Highly deformable hydrogels constructed by pH-triggered polyacid nanoparticle disassembly in aqueous dispersions.

Most hydrogels are prepared using small-molecule monomers but unfortunately this approach may not be feasible for certain biomaterial applications. Consequently, alternative gel construction strategies have been established, which include using covalent inter-linking of preformed gel particles, or microgels (MGs). For example, covalently interlinking pH-responsive MGs can produce hydrogels comprising doubly crosslinked microgels (DX MGs). We hypothesised that the deformability of such DX MGs was limited by the presence of intra-MG crosslinking. Thus, in this study we designed new nanoparticle (NP)-based gels based on pH-swellable NPs that are not internally crosslinked. Two polyacid NPs were synthesised containing methacrylic acid (MAA) and either ethyl acrylate (EA) or methyl methacrylate (MMA). The PMAA-EA and PMAA-MMA NPs were subsequently vinyl-functionalised using glycidyl methacrylate (GMA) prior to gel formation via free-radical crosslinking.
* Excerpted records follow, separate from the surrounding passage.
==> src/rtl/daf_pkg.sv <==
package daf_pkg;

    typedef enum logic [1:0] {
        S_IDLE,
        S_COLLECT,
        S_DECIDE,
        S_DONE
    } daf_state_e;

    localparam int          CRC_W    = 32;
    localparam logic [31:0] CRC_POLY = 32'h04C1_1DB7;
    localparam logic [31:0] CRC_SEED = 32'hFFFF_FFFF;

    // One byte into a left-shifting CRC register, data taken LSB first.
    function automatic logic [CRC_W-1:0] crc_step_byte(input logic [CRC_W-1:0] cur,
                                                       input logic [7:0]       din);
        logic [CRC_W-1:0] r;
        r = cur;
        for (int i = 0; i < 8; i++) begin
            if (r[CRC_W-1] ^ din[i])
                r = {r[CRC_W-2:0], 1'b0} ^ CRC_POLY;
            else
                r = {r[CRC_W-2:0], 1'b0};
        end
        return r;
    endfunction

endpackage

==> src/rtl/daf_cfg_regs.sv <==
module daf_cfg_regs #(
    parameter int ADDR_BYTES  = 6,
    parameter int FILTER_REGS = 8,
    parameter int CFG_AW      = 4,
    localparam int FILTER_BITS = FILTER_REGS * 8,
    localparam int CTRL_ADDR   = ADDR_BYTES + FILTER_REGS
) (
    input  logic                         clk,
    input  logic                         rst_n,
    input  logic                         we,
    input  logic [CFG_AW-1:0]            addr,
    input  logic [7:0]                   wdata,
    output logic [ADDR_BYTES-1:0][7:0]   station,
    output logic [FILTER_BITS-1:0]       filter,
    output logic                         bcast_en,
    output logic                         mcast_en
);

    logic [7:0] station_q [ADDR_BYTES];
    logic [7:0] filter_q  [FILTER_REGS];
    logic [1:0] ctrl_q;

    for (genvar i = 0; i < ADDR_BYTES; i++) begin : g_station
        always_ff @(posedge clk) begin
            if (!rst_n)
                station_q[i] <= '0;
            else if (we && addr == CFG_AW'(i))
                station_q[i] <= wdata;
        end
        assign station[i] = station_q[i];
    end

    for (genvar j = 0; j < FILTER_REGS; j++) begin : g_filter
        always_ff @(posedge clk) begin
            if (!rst_n)
                filter_q[j] <= '0;
            else if (we && addr == CFG_AW'(ADDR_BYTES + j))
                filter_q[j] <= wdata;
        end
        assign filter[8*j +: 8] = filter_q[j];
    end

    always_ff @(posedge clk) begin
        if (!rst_n)
            ctrl_q <= '0;
        else if (we && addr == CFG_AW'(CTRL_ADDR))
            ctrl_q <= wdata[1:0];
    end

    assign bcast_en = ctrl_q[0];
    assign mcast_en = ctrl_q[1];

endmodule

==> src/rtl/daf_hash.sv <==
module daf_hash
    import daf_pkg::*;
#(
    parameter int HASH_W = 6
) (
    input  logic              clk,
    input  logic              rst_n,
    input  logic              restart,
    input  logic              take,
    input  logic [7:0]        din,
    output logic [HASH_W-1:0] index
);

    logic [CRC_W-1:0] crc_q;

    always_ff @(posedge clk) begin
        if (!rst_n || restart)
            crc_q <= CRC_SEED;
        else if (take)
            crc_q <= crc_step_byte(crc_q, din);
    end

    assign index = crc_q[CRC_W-1 -: HASH_W];

endmodule

==> src/rtl/daf_matcher.sv <==
module daf_matcher #(
    parameter int ADDR_BYTES = 6,
    parameter int IDX_W      = 3
) (
    input  logic                       clk,
    input  logic                       rst_n,
    input  logic                       restart,
    input  logic                       take,
    input  logic [IDX_W-1:0]           idx,
    input  logic [7:0]                 din,
    input  logic [ADDR_BYTES-1:0][7:0] station,
    output logic                       station_hit,
    output logic                       all_ones,
    output logic                       group
);

    logic [7:0] ref_byte;

    always_comb begin
        ref_byte = '0;
        for (int k = 0; k < ADDR_BYTES; k++)
            if (idx == IDX_W'(k))
                ref_byte = station[k];
    end

    always_ff @(posedge clk) begin
        if (!rst_n || restart) begin
            station_hit <= 1'b1;
            all_ones    <= 1'b1;
            group       <= 1'b0;
        end else if (take) begin
            station_hit <= station_hit & (din == ref_byte);
            all_ones    <= all_ones & (&din);
            if (idx == '0)
                group <= din[0];
        end
    end

endmodule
The NPs mostly disassembled on raising the solution pH but some self-crosslinking was nevertheless evident. The gels constructed from the EA- and MMA-based NPs had greater breaking strains than a control DX MG. The effect of varying the solution pH during curing on the morphology and mechanical properties of gels prepared using PMAA-MMA-GMA NPs was studied and both remarkable deformability and excellent recovery were observed. The gels were strongly pH-responsive and had tensile breaking strains of up to 420% with a compressive strain-at-break of more than 93%. An optimised formulation produced the most deformable and stretchable gel yet constructed using NPs or MGs as the only building block.